Pornography and sexual fetishes..
Unwanted sexual fetishes can be a source of shame and/or relationship dissatisfaction.

According to Merriam-Webster, a sexual fetish is an object or bodily part whose real or fantasized presence is psychologically necessary for sexual gratification and that is an object of fixation to the extent that it may interfere with complete sexual expression (fetish). The human brain is infinitely complex, and capable of forming various associations between sexual arousal and objects or bodily parts that are generally non-sexual.

Why Might A Sexual Fetish Be A Problem?

Certain sexual fetishes can be a source of shame. After the fact, many people regret indulging in them. Unwanted sexual fetishes may involve degrading behavior or behavior, for whatever reason, that is inconsistent with one’s values. In addition, many sexual fetishes do not fly with partners in real romantic relationships. This can create relationship issues to the extent that an individual’s sexual gratification is dependent on them. In either case, an individual has an interest in getting rid of them.

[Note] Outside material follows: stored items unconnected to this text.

Context: an optimization exercise on an open-source flow, tuned for small area, a short achievable clock period and few clock cycles. The choices shown serve that exercise and are no tape-out recipe.

==> inputs of job 8622 <==
// fsk_f2s
module fsk_f2s (
    input  wire        clk,
    input  wire        rst,           
    input  wire        in_valid,
    output wire        in_ready,
    input  wire [63:0] in_num,
    input  wire [63:0] in_den,
    input  wire [31:0] in_tol,
    input  wire        in_gate_en,
    input  wire [31:0] in_gate_lo,
    input  wire [31:0] in_gate_hi,
    output reg         out_valid,
    output reg  [1:0]  out_status,
    output reg  [7:0]  out_code,
    output reg  [6:0]  out_index
);
  localparam [1:0] ST_FOUND    = 2'd0;
  localparam [1:0] ST_NOTFOUND = 2'd1;
  localparam [1:0] ST_ILLEGAL  = 2'd2;
  localparam [1:0] ST_GATED    = 2'd3;
  parameter [6:0] REG_AFTER = 7'b111_1111;
  reg        v0;
  reg [63:0] n0, d0;
  reg [31:0] t0, lo0, hi0;
  reg        ge0;
  reg        busy;            
  assign in_ready = ~(v0 & busy);
  wire accept  = in_valid & in_ready;
  wire proceed = v0 & ~busy;   
  function [5:0] lzc64(input [63:0] x);
    reg [31:0] a;
    reg [15:0] b;
    reg [7:0]  c;
    reg [3:0]  e;
    reg [1:0]  f;
    begin
      lzc64[5] = ~|x[63:32];
      a = lzc64[5] ? x[31:0] : x[63:32];
      lzc64[4] = ~|a[31:16];
      b = lzc64[4] ? a[15:0] : a[31:16];
      lzc64[3] = ~|b[15:8];
      c = lzc64[3] ? b[7:0] : b[15:8];
      lzc64[2] = ~|c[7:4];
      e = lzc64[2] ? c[3:0] : c[7:4];
      lzc64[1] = ~|e[3:2];
      f = lzc64[1] ? e[1:0] : e[3:2];
      lzc64[0] = ~f[1];
    end
  endfunction
  function [13:0] sat14(input [31:0] x);
    sat14 = (x[31:13] != 19'd0) ? 14'd8192 : {1'b0, x[12:0]};
  endfunction
  localparam MW = 50;
  localparam M_V = 0, M_FX = 1, M_FST = 2, M_SLOW = 4, M_PR = 5, M_GE = 7,
             M_LO = 8, M_HI = 22, M_T = 36;
  wire fast = d0 > {13'd0, n0[63:13]};
  wire sat  = d0 <= {39'd0, n0[63:39]};
  wire q26  = d0 > {26'd0, n0[63:26]};     
  wire slow = ~fast & ~sat;
  wire ill  = (d0 == 64'd0);
  wire gz   = ge0 & (n0 == 64'd0);
  wire inj_slow1 = proceed & slow;
  wire [5:0]   lz = lzc64(d0);
  wire [63:0]  dn = d0 << lz;
  ...
clock: 18.0 ns
lec_check: 0
cap_margin: 20
core_margin: 2
core_utilization: 40
slew_margin: 20
run.sh (not shown) runs the stock make flow with config.mk's settings and CLKGATE_MAP_FILE= SYNTH_SCRIPT=/design/flow/synth_recipe.tcl, a recipe that flattens the netlist after the stock synthesis.
==> inputs of job 2128, as changes to job 8622 <==
--- a/flow/design.v
+++ b/flow/design.v
@@ -34,17 +34,18 @@
   localparam [1:0] ST_ILLEGAL  = 2'd2;
   localparam [1:0] ST_GATED    = 2'd3;
   parameter [6:0] REG_AFTER = 7'b111_1111;
   reg        v0;
   reg [63:0] n0, d0;
   reg [31:0] t0, lo0, hi0;
   reg        ge0;
+  reg [5:0]  lz0;             
   reg        busy;            
-  assign in_ready = ~(v0 & busy);
-  wire accept  = in_valid & in_ready;
+  reg        rdy;             
+  assign in_ready = rdy;
   wire proceed = v0 & ~busy;   
   function [5:0] lzc64(input [63:0] x);
     reg [31:0] a;
     reg [15:0] b;
     reg [7:0]  c;
     reg [3:0]  e;
     reg [1:0]  f;
@@ -71,17 +72,16 @@
   wire fast = d0 > {13'd0, n0[63:13]};
   wire sat  = d0 <= {39'd0, n0[63:39]};
   wire q26  = d0 > {26'd0, n0[63:26]};     
   wire slow = ~fast & ~sat;
   wire ill  = (d0 == 64'd0);
   wire gz   = ge0 & (n0 == 64'd0);
   wire inj_slow1 = proceed & slow;
-  wire [5:0]   lz = lzc64(d0);
-  wire [63:0]  dn = d0 << lz;
-  wire [102:0] xw = {39'd0, n0} << lz;
+  wire [63:0]  dn = d0 << lz0;
+  wire [102:0] xw = {39'd0, n0} << lz0;
   wire [76:0]  xn = fast ? xw[76:0] : (q26 ? xw[89:13] : xw[102:26]);
   reg [MW-1:0] ma_in;
   always @(*) begin
     ma_in = {MW{1'b0}};
     ma_in[M_V]  = proceed;
     ma_in[M_GE] = ge0;
     ma_in[M_LO +: 14] = gz ? 14'd8192 : sat14(lo0);
@@ -119,26 +119,29 @@
   wire [13:0]   pm = p_w[0];
   wire [13:0]   nm = n_w[0];
   wire [MW-1:0] mm = m_w[0];
   wire mv    = mm[M_V];
   wire mslow = mm[M_SLOW];
   wire [1:0] mpr = mm[M_PR+1:M_PR];
   wire inj_rec = mv & mslow & (mpr != 2'd0);
+  wire [MW-1:0] mp = m_w[1];
+  reg rec_r;
+  always @(posedge clk) rec_r <= ~rst & mp[M_V] & mp[M_SLOW] & (mp[M_PR+1:M_PR] != 2'd0);
   reg [MW-1:0] m_st;
   always @(*) begin
     m_st = a_m;
     if (inj_rec) begin
       m_st = mm;
       m_st[M_PR +: 2] = mpr - 2'd1;
     end
   end
-  assign s_w[7] = inj_rec ? sm : {2'b00, a_s};
-  assign c_w[7] = inj_rec ? cm : 65'd0;
-  assign b_w[7] = inj_rec ? 14'd0 : a_b;
-  assign d_w[7] = inj_rec ? dm : a_d;
+  assign s_w[7] = rec_r ? sm : {2'b00, a_s};
+  assign c_w[7] = rec_r ? cm : 65'd0;
+  assign b_w[7] = rec_r ? 14'd0 : a_b;
+  assign d_w[7] = rec_r ? dm : a_d;
   assign p_w[7] = 14'd0;
   assign n_w[7] = 14'd0;
   assign m_w[7] = m_st;
   genvar j;
   generate
     for (j = 6; j >= 0; j = j - 1) begin : g_step
       wire [64:0] s = s_w[j+1];
@@ -207,14 +210,20 @@
         assign n_w[j] = nn;
         assign m_w[j] = m_w[j+1];
       end
     end
   endgenerate
   reg [29:0] acc;
   wire [14:0] pdig = {1'b0, pm} - {1'b0, nm};
+  reg  [14:0] pd_r;
+  reg         rec_d;
+  always @(posedge clk) begin
+    pd_r  <= pdig;
+    rec_d <= inj_rec;
+  end
   wire [65:0] wsum = {sm[64], sm} + {cm[64], cm};
   wire        wneg = wsum[64];
   wire        wz   = ((sm ^ cm) == {sm[63:0] | cm[63:0], 1'b0});
   wire [14:0] qlow = pdig - {14'd0, wneg};
   reg        f1_v, f1_fx, f1_ge, f1_rnz, s1_v;
   reg [1:0]  f1_fst;
   reg [14:0] f1_q;
@@ -255,36 +264,39 @@
     sc_v49   <= w_le0 ? 13'd0 : (w_big ? 13'd3400 : w49);
   end
   wire done_slow = sc_v;
   always @(posedge clk) begin
     if (rst) begin
       v0   <= 1'b0;
       busy <= 1'b0;
+      rdy  <= 1'b1;
     end else begin
-      if (in_ready) v0 <= in_valid;
+      if (rdy) v0 <= in_valid;
       if (inj_slow1) busy <= 1'b1;
       else if (done_slow) busy <= 1'b0;
+      rdy <= ~((rdy ? in_valid : v0) & (inj_slow1 | (busy & ~done_slow)));
     end
-    if (accept) begin
+    if (rdy) begin
       n0  <= in_num;
       d0  <= in_den;
       t0  <= in_tol;
       lo0 <= in_gate_lo;
       hi0 <= in_gate_hi;
       ge0 <= in_gate_en;
+      lz0 <= lzc64(in_den);
     end
     if (inj_slow1) begin
       lo_h  <= lo0;
       hi_h  <= hi0;
       t1k_h <= {1'b0, t0} + 33'd1000;
       ge_h  <= ge0;
       p3_h  <= ~q26;
       acc   <= 30'd0;
-    end else if (inj_rec) begin
-      acc <= {acc[15:0], 14'd0} + {{15{pdig[14]}}, pdig};
+    end else if (rec_d) begin
+      acc <= {acc[15:0], 14'd0} + {{15{pd_r[14]}}, pd_r};
     end
   end
   wire [13:0] q_f  = f1_q[13:0];    
   wire [13:0] qc_f = q_f + {13'd0, f1_rnz};
   wire gok_f = (q_f >= f1_lo) & (qc_f <= f1_hi);
   wire signed [14:0] v49_f = $signed({1'b0, qc_f}) - $signed({1'b0, f1_t}) - 15'sd951;
   wire signed [14:0] s_f   = $signed({1'b0, q_f})  + $signed({1'b0, f1_t}) - 15'sd1000;
@@ -316,15 +328,15 @@
     end
   endfunction
   wire        g_fx    = sc_v ? 1'b0 : f2_fx;
   wire        g_gated = sc_v ? sc_gated : f2_gated;
   wire [14:0] g_v49   = sc_v ? {2'b00, sc_v49} : f2_v49;
   wire [14:0] g_s     = sc_v ? 15'd3300 : f2_s;
   wire [6:0]  ia_raw  = div50(g_v49[11:0], d50_base[g_v49[11:6]], d50_t1[g_v49[11:6]]);
-  wire [6:0]  ib      = div50(g_s[11:0],   d50_base[g_s[11:6]],   d50_t1[g_s[11:6]]);
+  wire [6:0]  ib      = div50(f2_s[11:0],  d50_base[f2_s[11:6]],  d50_t1[f2_s[11:6]]);
   reg        f3_v, f3_fx, f3_gated, f3_vbig, f3_sbig, f3_sneg;
   reg [1:0]  f3_fst;
   reg [6:0]  f3_ia, f3_ib;
   always @(posedge clk) begin
     f3_v     <= rst ? 1'b0 : (f2_v | sc_v);
     f3_fx    <= g_fx;
     f3_fst   <= f2_fst;
==> inputs of job 3878, as changes to job 8622 <==
--- a/flow/design.v
+++ b/flow/design.v
@@ -29,15 +29,15 @@
     output reg  [7:0]  out_code,
     output reg  [6:0]  out_index
 );
   localparam [1:0] ST_FOUND    = 2'd0;
   localparam [1:0] ST_NOTFOUND = 2'd1;
   localparam [1:0] ST_ILLEGAL  = 2'd2;
   localparam [1:0] ST_GATED    = 2'd3;
-  parameter [6:0] REG_AFTER = 7'b111_1111;
+  parameter [6:0] REG_AFTER = 7'b101_0101;
   reg        v0;
   reg [63:0] n0, d0;
   reg [31:0] t0, lo0, hi0;
   reg        ge0;
   reg        busy;            
   assign in_ready = ~(v0 & busy);
   wire accept  = in_valid & in_ready;
==> inputs of job 586, as changes to job 8622 <==
--- a/flow/design.v
+++ b/flow/design.v
@@ -34,36 +34,44 @@
   localparam [1:0] ST_ILLEGAL  = 2'd2;
   localparam [1:0] ST_GATED    = 2'd3;
   parameter [6:0] REG_AFTER = 7'b111_1111;
   reg        v0;
   reg [63:0] n0, d0;
   reg [31:0] t0, lo0, hi0;
   reg        ge0;
+  reg [5:0]  lz0;             
   reg        busy;            
-  assign in_ready = ~(v0 & busy);
-  wire accept  = in_valid & in_ready;
+  reg        rdy;             
+  assign in_ready = rdy;
   wire proceed = v0 & ~busy;   
+  function [3:0] lzc8(input [7:0] x);
+    casez (x)
+      8'b1???????: lzc8 = 4'd0;
+      8'b01??????: lzc8 = 4'd1;
+      8'b001?????: lzc8 = 4'd2;
+      8'b0001????: lzc8 = 4'd3;
+      8'b00001???: lzc8 = 4'd4;
+      8'b000001??: lzc8 = 4'd5;
+      8'b0000001?: lzc8 = 4'd6;
+      8'b00000001: lzc8 = 4'd7;
+      default:     lzc8 = 4'd8;
+    endcase
+  endfunction
   function [5:0] lzc64(input [63:0] x);
-    reg [31:0] a;
-    reg [15:0] b;
-    reg [7:0]  c;
-    reg [3:0]  e;
-    reg [1:0]  f;
+    reg [7:0] nz;
+    reg [3:0] zb;
+    reg [2:0] lb [0:7];
+    integer k;
     begin
-      lzc64[5] = ~|x[63:32];
-      a = lzc64[5] ? x[31:0] : x[63:32];
-      lzc64[4] = ~|a[31:16];
-      b = lzc64[4] ? a[15:0] : a[31:16];
-      lzc64[3] = ~|b[15:8];
-      c = lzc64[3] ? b[7:0] : b[15:8];
-      lzc64[2] = ~|c[7:4];
-      e = lzc64[2] ? c[3:0] : c[7:4];
-      lzc64[1] = ~|e[3:2];
-      f = lzc64[1] ? e[1:0] : e[3:2];
-      lzc64[0] = ~f[1];
+      for (k = 0; k < 8; k = k + 1) begin
+        nz[k] = |x[8*k +: 8];
+        lb[k] = lzc8(x[8*k +: 8]);
+      end
+      zb = lzc8(nz);
+      lzc64 = {zb[2:0], lb[3'd7 - zb[2:0]]};
     end
   endfunction
   function [13:0] sat14(input [31:0] x);
     sat14 = (x[31:13] != 19'd0) ? 14'd8192 : {1'b0, x[12:0]};
   endfunction
   localparam MW = 50;
   localparam M_V = 0, M_FX = 1, M_FST = 2, M_SLOW = 4, M_PR = 5, M_GE = 7,
@@ -71,17 +79,16 @@
   wire fast = d0 > {13'd0, n0[63:13]};
   wire sat  = d0 <= {39'd0, n0[63:39]};
   wire q26  = d0 > {26'd0, n0[63:26]};     
   wire slow = ~fast & ~sat;
   wire ill  = (d0 == 64'd0);
   wire gz   = ge0 & (n0 == 64'd0);
   wire inj_slow1 = proceed & slow;
-  wire [5:0]   lz = lzc64(d0);
-  wire [63:0]  dn = d0 << lz;
-  wire [102:0] xw = {39'd0, n0} << lz;
+  wire [63:0]  dn = d0 << lz0;
+  wire [102:0] xw = {39'd0, n0} << lz0;
   wire [76:0]  xn = fast ? xw[76:0] : (q26 ? xw[89:13] : xw[102:26]);
   reg [MW-1:0] ma_in;
   always @(*) begin
     ma_in = {MW{1'b0}};
     ma_in[M_V]  = proceed;
     ma_in[M_GE] = ge0;
     ma_in[M_LO +: 14] = gz ? 14'd8192 : sat14(lo0);
@@ -119,53 +126,63 @@
   wire [13:0]   pm = p_w[0];
   wire [13:0]   nm = n_w[0];
   wire [MW-1:0] mm = m_w[0];
   wire mv    = mm[M_V];
   wire mslow = mm[M_SLOW];
   wire [1:0] mpr = mm[M_PR+1:M_PR];
   wire inj_rec = mv & mslow & (mpr != 2'd0);
+  wire [MW-1:0] mp = m_w[1];
+  reg rec_r;
+  always @(posedge clk) rec_r <= ~rst & mp[M_V] & mp[M_SLOW] & (mp[M_PR+1:M_PR] != 2'd0);
   reg [MW-1:0] m_st;
   always @(*) begin
     m_st = a_m;
     if (inj_rec) begin
       m_st = mm;
       m_st[M_PR +: 2] = mpr - 2'd1;
     end
   end
-  assign s_w[7] = inj_rec ? sm : {2'b00, a_s};
-  assign c_w[7] = inj_rec ? cm : 65'd0;
-  assign b_w[7] = inj_rec ? 14'd0 : a_b;
-  assign d_w[7] = inj_rec ? dm : a_d;
+  assign s_w[7] = rec_r ? sm : {2'b00, a_s};
+  assign c_w[7] = rec_r ? cm : 65'd0;
+  assign b_w[7] = rec_r ? 14'd0 : a_b;
+  assign d_w[7] = rec_r ? dm : a_d;
   assign p_w[7] = 14'd0;
   assign n_w[7] = 14'd0;
   assign m_w[7] = m_st;
   genvar j;
   generate
     for (j = 6; j >= 0; j = j - 1) begin : g_step
       wire [64:0] s = s_w[j+1];
       wire [64:0] c = c_w[j+1];
       wire [63:0] d = d_w[j+1];
       wire [66:0] a  = {s, b_w[j+1][2*j+1:2*j]};
       wire [66:0] bb = {c, 2'b00};
-      wire [6:0] e = a[66:60] + bb[66:60];
+      wire [6:0] at, bt;
+      if (j == 6) begin : g_top6
+        assign at = rec_r ? sm[64:58] : {2'b00, a_s[62:58]};
+        assign bt = rec_r ? cm[64:58] : 7'd0;
+      end else begin : g_top
+        assign at = a[66:60];
+        assign bt = bb[66:60];
+      end
       wire [2:0] di = d[62:60];
       reg signed [6:0] m2, m1, m0, mn;
       always @(*) begin
         case (di)
           3'd0: begin m2 = 7'sd12; m1 = 7'sd3; m0 = -7'sd5;  mn = -7'sd13; end
           3'd1: begin m2 = 7'sd14; m1 = 7'sd4; m0 = -7'sd6;  mn = -7'sd15; end
           3'd2: begin m2 = 7'sd15; m1 = 7'sd4; m0 = -7'sd6;  mn = -7'sd16; end
           3'd3: begin m2 = 7'sd16; m1 = 7'sd4; m0 = -7'sd7;  mn = -7'sd18; end
           3'd4: begin m2 = 7'sd18; m1 = 7'sd5; m0 = -7'sd8;  mn = -7'sd20; end
           3'd5: begin m2 = 7'sd19; m1 = 7'sd5; m0 = -7'sd8;  mn = -7'sd21; end
           3'd6: begin m2 = 7'sd20; m1 = 7'sd5; m0 = -7'sd9;  mn = -7'sd23; end
           default: begin m2 = 7'sd22; m1 = 7'sd6; m0 = -7'sd10; mn = -7'sd25; end
         endcase
       end
-      wire signed [6:0] es = e;
+      wire signed [6:0] es = at + bt;    
       wire ge2 = es >= m2;
       wire ge1 = es >= m1;
       wire ge0_ = es >= m0;
       wire gen = es >= mn;
       wire qpos = ge1;                  
       wire qneg = ~ge0_;                
       wire mag2 = ge2 | ~gen;           
@@ -207,14 +224,20 @@
         assign n_w[j] = nn;
         assign m_w[j] = m_w[j+1];
       end
     end
   endgenerate
   reg [29:0] acc;
   wire [14:0] pdig = {1'b0, pm} - {1'b0, nm};
+  reg  [14:0] pd_r;
+  reg         rec_d;
+  always @(posedge clk) begin
+    pd_r  <= pdig;
+    rec_d <= inj_rec;
+  end
   wire [65:0] wsum = {sm[64], sm} + {cm[64], cm};
   wire        wneg = wsum[64];
   wire        wz   = ((sm ^ cm) == {sm[63:0] | cm[63:0], 1'b0});
   wire [14:0] qlow = pdig - {14'd0, wneg};
   reg        f1_v, f1_fx, f1_ge, f1_rnz, s1_v;
   reg [1:0]  f1_fst;
   reg [14:0] f1_q;
@@ -255,36 +278,39 @@
     sc_v49   <= w_le0 ? 13'd0 : (w_big ? 13'd3400 : w49);
   end
   wire done_slow = sc_v;
   always @(posedge clk) begin
     if (rst) begin
       v0   <= 1'b0;
       busy <= 1'b0;
+      rdy  <= 1'b1;
     end else begin
-      if (in_ready) v0 <= in_valid;
+      if (~(v0 & busy)) v0 <= in_valid;
       if (inj_slow1) busy <= 1'b1;
       else if (done_slow) busy <= 1'b0;
+      rdy <= ~((~(v0 & busy) ? in_valid : v0) & (inj_slow1 | (busy & ~done_slow)));
     end
-    if (accept) begin
+    if (~(v0 & busy)) begin
       n0  <= in_num;
       d0  <= in_den;
       t0  <= in_tol;
       lo0 <= in_gate_lo;
       hi0 <= in_gate_hi;
       ge0 <= in_gate_en;
+      lz0 <= lzc64(in_den);
     end
     if (inj_slow1) begin
       lo_h  <= lo0;
       hi_h  <= hi0;
       t1k_h <= {1'b0, t0} + 33'd1000;
       ge_h  <= ge0;
       p3_h  <= ~q26;
       acc   <= 30'd0;
-    end else if (inj_rec) begin
-      acc <= {acc[15:0], 14'd0} + {{15{pdig[14]}}, pdig};
+    end else if (rec_d) begin
+      acc <= {acc[15:0], 14'd0} + {{15{pd_r[14]}}, pd_r};
     end
   end
   wire [13:0] q_f  = f1_q[13:0];    
   wire [13:0] qc_f = q_f + {13'd0, f1_rnz};
   wire gok_f = (q_f >= f1_lo) & (qc_f <= f1_hi);
   wire signed [14:0] v49_f = $signed({1'b0, qc_f}) - $signed({1'b0, f1_t}) - 15'sd951;
   wire signed [14:0] s_f   = $signed({1'b0, q_f})  + $signed({1'b0, f1_t}) - 15'sd1000;
@@ -315,30 +341,36 @@
       div50 = base + {6'd0, {1'b0, x[5:0]} >= t1} + {6'd0, {2'b00, x[5:0]} >= t2};
     end
   endfunction
   wire        g_fx    = sc_v ? 1'b0 : f2_fx;
   wire        g_gated = sc_v ? sc_gated : f2_gated;
   wire [14:0] g_v49   = sc_v ? {2'b00, sc_v49} : f2_v49;
   wire [14:0] g_s     = sc_v ? 15'd3300 : f2_s;
-  wire [6:0]  ia_raw  = div50(g_v49[11:0], d50_base[g_v49[11:6]], d50_t1[g_v49[11:6]]);
-  wire [6:0]  ib      = div50(g_s[11:0],   d50_base[g_s[11:6]],   d50_t1[g_s[11:6]]);
-  reg        f3_v, f3_fx, f3_gated, f3_vbig, f3_sbig, f3_sneg;
+  reg        f3_v, f3_fx, f3_gated, f3_vbig, f3_sbig, f3_sneg, f3_vle0;
   reg [1:0]  f3_fst;
-  reg [6:0]  f3_ia, f3_ib;
+  reg [5:0]  f3_vl, f3_sl;
+  reg [6:0]  f3_vb, f3_vt, f3_sb, f3_st;
   always @(posedge clk) begin
     f3_v     <= rst ? 1'b0 : (f2_v | sc_v);
     f3_fx    <= g_fx;
     f3_fst   <= f2_fst;
     f3_gated <= g_gated;
     f3_vbig  <= $signed(g_v49) > 15'sd3349;
+    f3_vle0  <= $signed(g_v49) <= 15'sd49;
     f3_sbig  <= $signed(g_s) >= 15'sd3300;
     f3_sneg  <= g_s[14];
-    f3_ia    <= ($signed(g_v49) <= 15'sd49) ? 7'd0 : ia_raw;
-    f3_ib    <= ib;
+    f3_vl    <= g_v49[5:0];
+    f3_vb    <= d50_base[g_v49[11:6]];
+    f3_vt    <= d50_t1[g_v49[11:6]];
+    f3_sl    <= f2_s[5:0];
+    f3_sb    <= d50_base[f2_s[11:6]];
+    f3_st    <= d50_t1[f2_s[11:6]];
   end
+  wire [6:0] f3_ia = f3_vle0 ? 7'd0 : div50({6'd0, f3_vl}, f3_vb, f3_vt);
+  wire [6:0] f3_ib = div50({6'd0, f3_sl}, f3_sb, f3_st);
   wire found = ~f3_vbig & (f3_sbig | (~f3_sneg & (f3_ia <= f3_ib)));
   wire [12:0] tbl_freq;
   wire [7:0]  tbl_code;
   fsk_freq_table u_table (
       .idx      (f3_ia),
       .tbl_freq (tbl_freq),
       .tbl_code (tbl_code)
==> flow/config.mk (replaced) <==
export PLATFORM = sky130hd
export DESIGN_NAME = fsk_f2s
export DESIGN_NICKNAME = fsk_f2s
export VERILOG_FILES = /design/flow/design.v
export SDC_FILE = /design/flow/constraint.sdc
export NUM_CORES = 4
export LEC_CHECK = 0
export CAP_MARGIN = 20
export CORE_MARGIN = 2
export CORE_UTILIZATION = 60
export PLACE_DENSITY = 0.7
export SLEW_MARGIN = 20
==> comparison <==
The highest via count belongs to job 586, the lowest to job 3878.
The highest register-to-register slack belongs to job 586, the lowest to job 3878.
Between job 8622 and job 2128, the lower worst hold slack is in job 8622 (gap 0.53 ps).
Maximum frequency: job 586 > job 2128 > job 8622 > job 3878.
The highest first-iteration DRC count belongs to job 586, the lowest to job 2128.
Critical path depth: job 8622 is higher than job 2128 (5).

Pornography has popularized many behaviors and acts that fall into the category of sexual fetish. A lot of them, unfortunately, are highly degrading and unethical for a variety of reasons.

What follows is a discussion of where sexual fetishes come from (it’s not just pornography), and, more importantly, what steps people can take to get rid of unwanted ones.

What Causes Sexual Fetishes?

Dr. Trish Leigh identifies two main causes of sexual fetishes: trauma and coupling. (Coupling, in fact, is involved in both cases.) Trauma may take the form of familial dysfunction or situations that exceeded one’s ability to cope, typically beginning in childhood or early teenage years. In these cases, according to Dr. Leigh, the trauma sufferer found refuge in a certain act or object or body part that became linked (“coupled”) to sexual activity. Trauma may also involve sexual abuse that someone suffered in which a certain act or object or body part was used. The trauma victim may return to these items in an attempt to take back control of the situation.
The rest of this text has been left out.